Work request: Report the tally of lines featuring the word "largest" in the entries below, without anything else.

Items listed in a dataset

|---|

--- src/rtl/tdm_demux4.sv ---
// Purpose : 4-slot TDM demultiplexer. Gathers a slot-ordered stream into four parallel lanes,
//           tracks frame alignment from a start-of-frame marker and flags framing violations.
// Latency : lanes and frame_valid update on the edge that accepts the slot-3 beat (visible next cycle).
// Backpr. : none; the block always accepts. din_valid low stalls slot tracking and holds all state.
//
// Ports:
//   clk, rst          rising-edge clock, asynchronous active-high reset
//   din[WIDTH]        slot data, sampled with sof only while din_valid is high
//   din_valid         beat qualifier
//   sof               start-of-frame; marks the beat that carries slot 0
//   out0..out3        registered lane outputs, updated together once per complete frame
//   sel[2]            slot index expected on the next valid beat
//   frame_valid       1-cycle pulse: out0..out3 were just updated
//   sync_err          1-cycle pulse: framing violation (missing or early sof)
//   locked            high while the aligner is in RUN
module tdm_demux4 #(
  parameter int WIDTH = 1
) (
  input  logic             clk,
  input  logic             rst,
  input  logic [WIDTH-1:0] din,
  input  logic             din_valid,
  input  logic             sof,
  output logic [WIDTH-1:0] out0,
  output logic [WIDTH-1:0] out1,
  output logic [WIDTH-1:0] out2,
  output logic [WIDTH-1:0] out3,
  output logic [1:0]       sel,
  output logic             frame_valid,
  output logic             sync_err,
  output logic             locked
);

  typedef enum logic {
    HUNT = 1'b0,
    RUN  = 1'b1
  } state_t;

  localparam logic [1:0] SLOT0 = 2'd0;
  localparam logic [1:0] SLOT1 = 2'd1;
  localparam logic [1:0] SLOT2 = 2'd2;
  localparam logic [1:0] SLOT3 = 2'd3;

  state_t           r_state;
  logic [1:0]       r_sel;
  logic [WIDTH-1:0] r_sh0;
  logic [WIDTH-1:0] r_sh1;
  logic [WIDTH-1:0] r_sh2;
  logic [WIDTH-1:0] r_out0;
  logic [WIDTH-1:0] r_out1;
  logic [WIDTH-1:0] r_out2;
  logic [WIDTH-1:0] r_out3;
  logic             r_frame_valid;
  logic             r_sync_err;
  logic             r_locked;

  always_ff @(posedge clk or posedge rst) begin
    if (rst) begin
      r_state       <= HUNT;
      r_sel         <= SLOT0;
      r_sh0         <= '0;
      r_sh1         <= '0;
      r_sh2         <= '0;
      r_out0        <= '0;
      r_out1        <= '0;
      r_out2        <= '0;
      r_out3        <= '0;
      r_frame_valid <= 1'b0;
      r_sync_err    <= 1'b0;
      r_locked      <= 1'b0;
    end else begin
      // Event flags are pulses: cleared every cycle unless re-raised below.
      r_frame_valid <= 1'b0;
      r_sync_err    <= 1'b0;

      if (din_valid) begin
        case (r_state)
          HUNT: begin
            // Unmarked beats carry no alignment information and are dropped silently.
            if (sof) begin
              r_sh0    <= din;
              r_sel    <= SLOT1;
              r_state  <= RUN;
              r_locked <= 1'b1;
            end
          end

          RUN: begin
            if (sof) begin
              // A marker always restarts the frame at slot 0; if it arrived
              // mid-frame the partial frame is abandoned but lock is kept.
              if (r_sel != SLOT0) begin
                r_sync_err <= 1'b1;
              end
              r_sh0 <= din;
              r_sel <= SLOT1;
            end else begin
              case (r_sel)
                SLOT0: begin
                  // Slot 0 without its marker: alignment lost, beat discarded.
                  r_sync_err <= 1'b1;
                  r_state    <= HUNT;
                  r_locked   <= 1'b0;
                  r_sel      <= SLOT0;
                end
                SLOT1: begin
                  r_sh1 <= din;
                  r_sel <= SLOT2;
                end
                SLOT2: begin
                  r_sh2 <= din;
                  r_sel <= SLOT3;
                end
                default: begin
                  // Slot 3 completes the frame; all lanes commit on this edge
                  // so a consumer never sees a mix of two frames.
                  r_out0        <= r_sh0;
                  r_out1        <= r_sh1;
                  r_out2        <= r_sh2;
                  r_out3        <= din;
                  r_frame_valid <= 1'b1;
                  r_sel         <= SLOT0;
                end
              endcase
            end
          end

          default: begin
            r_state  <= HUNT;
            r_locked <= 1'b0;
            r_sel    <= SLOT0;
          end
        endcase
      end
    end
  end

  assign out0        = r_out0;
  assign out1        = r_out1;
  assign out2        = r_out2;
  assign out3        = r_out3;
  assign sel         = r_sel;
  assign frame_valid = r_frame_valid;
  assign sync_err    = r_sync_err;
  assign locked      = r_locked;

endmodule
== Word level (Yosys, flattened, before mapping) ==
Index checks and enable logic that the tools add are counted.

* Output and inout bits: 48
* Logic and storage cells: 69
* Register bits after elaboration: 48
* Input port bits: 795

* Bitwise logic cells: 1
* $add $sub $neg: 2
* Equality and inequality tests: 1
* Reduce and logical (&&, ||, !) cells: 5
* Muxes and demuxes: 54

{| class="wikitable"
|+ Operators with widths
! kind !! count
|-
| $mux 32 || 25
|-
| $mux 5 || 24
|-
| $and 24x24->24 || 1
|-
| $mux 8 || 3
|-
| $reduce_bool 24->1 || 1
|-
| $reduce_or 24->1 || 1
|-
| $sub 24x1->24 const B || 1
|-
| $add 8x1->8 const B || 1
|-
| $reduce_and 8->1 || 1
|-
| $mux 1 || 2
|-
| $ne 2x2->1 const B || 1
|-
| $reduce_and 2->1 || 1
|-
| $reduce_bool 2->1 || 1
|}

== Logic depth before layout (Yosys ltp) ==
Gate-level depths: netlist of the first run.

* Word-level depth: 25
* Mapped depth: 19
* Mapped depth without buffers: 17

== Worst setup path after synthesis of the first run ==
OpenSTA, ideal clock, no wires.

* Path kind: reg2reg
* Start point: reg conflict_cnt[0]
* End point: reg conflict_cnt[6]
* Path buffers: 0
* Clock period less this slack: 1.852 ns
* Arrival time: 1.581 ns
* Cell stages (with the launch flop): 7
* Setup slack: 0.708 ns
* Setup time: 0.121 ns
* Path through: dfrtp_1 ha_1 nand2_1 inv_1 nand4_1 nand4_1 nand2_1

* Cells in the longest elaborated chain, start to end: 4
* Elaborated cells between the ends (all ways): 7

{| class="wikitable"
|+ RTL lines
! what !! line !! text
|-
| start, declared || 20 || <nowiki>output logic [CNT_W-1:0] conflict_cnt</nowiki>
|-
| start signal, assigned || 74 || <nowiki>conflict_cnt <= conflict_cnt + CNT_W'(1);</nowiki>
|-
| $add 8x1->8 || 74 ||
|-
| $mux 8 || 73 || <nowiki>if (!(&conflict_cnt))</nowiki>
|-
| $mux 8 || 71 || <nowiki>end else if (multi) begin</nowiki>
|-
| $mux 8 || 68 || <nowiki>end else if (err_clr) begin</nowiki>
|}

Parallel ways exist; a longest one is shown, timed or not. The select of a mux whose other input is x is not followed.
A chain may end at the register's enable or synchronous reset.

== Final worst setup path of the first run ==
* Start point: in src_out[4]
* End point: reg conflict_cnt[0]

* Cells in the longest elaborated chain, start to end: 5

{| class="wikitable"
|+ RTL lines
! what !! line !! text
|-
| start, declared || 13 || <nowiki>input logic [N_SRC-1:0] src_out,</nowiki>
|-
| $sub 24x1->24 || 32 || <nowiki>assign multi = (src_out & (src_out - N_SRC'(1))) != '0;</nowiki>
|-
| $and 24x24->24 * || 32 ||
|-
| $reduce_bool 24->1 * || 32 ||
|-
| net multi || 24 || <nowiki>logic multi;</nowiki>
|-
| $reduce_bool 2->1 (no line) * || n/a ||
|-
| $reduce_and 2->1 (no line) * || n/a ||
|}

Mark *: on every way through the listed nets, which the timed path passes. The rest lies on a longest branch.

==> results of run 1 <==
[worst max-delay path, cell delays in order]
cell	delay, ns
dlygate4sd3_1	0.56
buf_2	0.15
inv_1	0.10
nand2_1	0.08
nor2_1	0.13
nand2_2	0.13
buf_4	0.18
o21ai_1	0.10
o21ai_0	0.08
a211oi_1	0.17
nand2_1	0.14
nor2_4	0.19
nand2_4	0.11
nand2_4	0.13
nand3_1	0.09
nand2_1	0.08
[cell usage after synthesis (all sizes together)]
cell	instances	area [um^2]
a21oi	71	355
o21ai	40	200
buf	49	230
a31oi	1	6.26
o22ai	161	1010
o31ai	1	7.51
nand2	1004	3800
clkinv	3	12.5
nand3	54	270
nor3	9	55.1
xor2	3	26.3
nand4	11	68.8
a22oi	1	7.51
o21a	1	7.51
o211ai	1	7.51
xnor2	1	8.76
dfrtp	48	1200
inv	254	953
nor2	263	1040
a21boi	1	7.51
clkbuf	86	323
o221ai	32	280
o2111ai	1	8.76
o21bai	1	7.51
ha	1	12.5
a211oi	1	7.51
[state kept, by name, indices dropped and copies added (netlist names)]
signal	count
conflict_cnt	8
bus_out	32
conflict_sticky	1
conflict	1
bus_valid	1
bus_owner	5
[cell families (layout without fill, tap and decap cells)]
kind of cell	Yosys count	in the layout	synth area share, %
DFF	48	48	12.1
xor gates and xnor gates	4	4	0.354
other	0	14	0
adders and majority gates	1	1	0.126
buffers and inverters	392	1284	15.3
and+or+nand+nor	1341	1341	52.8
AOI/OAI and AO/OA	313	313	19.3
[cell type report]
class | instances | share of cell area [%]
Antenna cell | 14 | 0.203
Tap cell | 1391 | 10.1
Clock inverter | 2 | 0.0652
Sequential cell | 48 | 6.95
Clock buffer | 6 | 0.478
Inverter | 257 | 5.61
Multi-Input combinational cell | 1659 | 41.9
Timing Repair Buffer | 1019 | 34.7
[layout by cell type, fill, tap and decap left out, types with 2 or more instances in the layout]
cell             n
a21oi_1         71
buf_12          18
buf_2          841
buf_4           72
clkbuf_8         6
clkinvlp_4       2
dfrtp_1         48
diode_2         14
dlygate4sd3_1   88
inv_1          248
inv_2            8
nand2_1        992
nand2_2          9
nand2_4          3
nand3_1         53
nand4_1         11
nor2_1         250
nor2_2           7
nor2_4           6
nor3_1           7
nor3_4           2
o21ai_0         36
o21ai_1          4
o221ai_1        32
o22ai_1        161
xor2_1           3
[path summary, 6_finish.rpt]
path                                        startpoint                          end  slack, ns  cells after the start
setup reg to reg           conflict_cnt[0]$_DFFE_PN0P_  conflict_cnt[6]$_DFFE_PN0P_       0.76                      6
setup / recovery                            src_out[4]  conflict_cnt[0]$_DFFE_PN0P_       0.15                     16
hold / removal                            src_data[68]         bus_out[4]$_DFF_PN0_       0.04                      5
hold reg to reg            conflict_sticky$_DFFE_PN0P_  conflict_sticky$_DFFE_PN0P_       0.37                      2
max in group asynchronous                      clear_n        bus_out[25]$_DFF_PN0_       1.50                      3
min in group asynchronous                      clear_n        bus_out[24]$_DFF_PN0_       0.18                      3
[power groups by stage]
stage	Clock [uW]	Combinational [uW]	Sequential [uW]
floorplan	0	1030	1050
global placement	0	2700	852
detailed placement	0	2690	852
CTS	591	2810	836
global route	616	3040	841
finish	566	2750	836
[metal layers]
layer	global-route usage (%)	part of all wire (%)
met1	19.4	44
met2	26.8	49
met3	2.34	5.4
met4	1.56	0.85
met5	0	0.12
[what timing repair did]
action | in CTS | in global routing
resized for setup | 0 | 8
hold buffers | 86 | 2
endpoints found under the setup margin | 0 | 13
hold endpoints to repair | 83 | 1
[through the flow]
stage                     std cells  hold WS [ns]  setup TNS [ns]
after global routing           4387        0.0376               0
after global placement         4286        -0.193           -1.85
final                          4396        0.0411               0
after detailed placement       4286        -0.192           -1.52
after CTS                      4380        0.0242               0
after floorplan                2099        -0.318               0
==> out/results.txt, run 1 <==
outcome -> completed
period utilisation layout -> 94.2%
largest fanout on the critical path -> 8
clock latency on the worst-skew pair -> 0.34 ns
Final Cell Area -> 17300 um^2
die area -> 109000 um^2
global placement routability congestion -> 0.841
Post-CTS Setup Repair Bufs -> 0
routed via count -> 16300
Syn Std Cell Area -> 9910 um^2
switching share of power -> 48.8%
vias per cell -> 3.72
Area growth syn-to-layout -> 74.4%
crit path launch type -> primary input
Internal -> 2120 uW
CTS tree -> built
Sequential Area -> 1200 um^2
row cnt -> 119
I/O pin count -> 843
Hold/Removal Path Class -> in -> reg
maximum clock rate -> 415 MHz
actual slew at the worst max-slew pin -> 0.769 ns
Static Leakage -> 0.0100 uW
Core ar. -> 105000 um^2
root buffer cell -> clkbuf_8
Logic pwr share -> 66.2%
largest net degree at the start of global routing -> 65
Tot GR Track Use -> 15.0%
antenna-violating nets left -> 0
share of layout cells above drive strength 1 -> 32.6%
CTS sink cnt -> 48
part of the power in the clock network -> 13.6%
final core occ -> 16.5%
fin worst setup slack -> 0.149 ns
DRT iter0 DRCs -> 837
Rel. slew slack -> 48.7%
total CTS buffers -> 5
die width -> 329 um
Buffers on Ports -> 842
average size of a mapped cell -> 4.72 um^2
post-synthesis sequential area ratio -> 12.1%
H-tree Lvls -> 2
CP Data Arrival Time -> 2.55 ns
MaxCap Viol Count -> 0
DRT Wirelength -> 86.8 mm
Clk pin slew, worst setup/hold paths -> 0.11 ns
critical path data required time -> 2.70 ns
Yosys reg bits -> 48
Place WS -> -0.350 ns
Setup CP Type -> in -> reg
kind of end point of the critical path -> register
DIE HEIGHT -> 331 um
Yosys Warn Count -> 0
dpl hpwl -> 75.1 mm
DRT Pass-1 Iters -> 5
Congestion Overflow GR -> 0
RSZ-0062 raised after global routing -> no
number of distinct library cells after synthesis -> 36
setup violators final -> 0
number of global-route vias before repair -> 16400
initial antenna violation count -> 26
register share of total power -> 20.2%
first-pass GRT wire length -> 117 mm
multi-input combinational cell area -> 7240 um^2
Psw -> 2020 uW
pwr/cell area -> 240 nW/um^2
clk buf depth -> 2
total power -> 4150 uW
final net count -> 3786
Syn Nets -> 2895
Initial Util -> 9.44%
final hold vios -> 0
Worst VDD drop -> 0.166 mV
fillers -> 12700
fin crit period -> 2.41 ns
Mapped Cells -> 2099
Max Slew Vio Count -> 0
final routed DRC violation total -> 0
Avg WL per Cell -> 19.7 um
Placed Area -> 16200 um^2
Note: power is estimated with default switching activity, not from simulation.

|---|

Problem solution: 2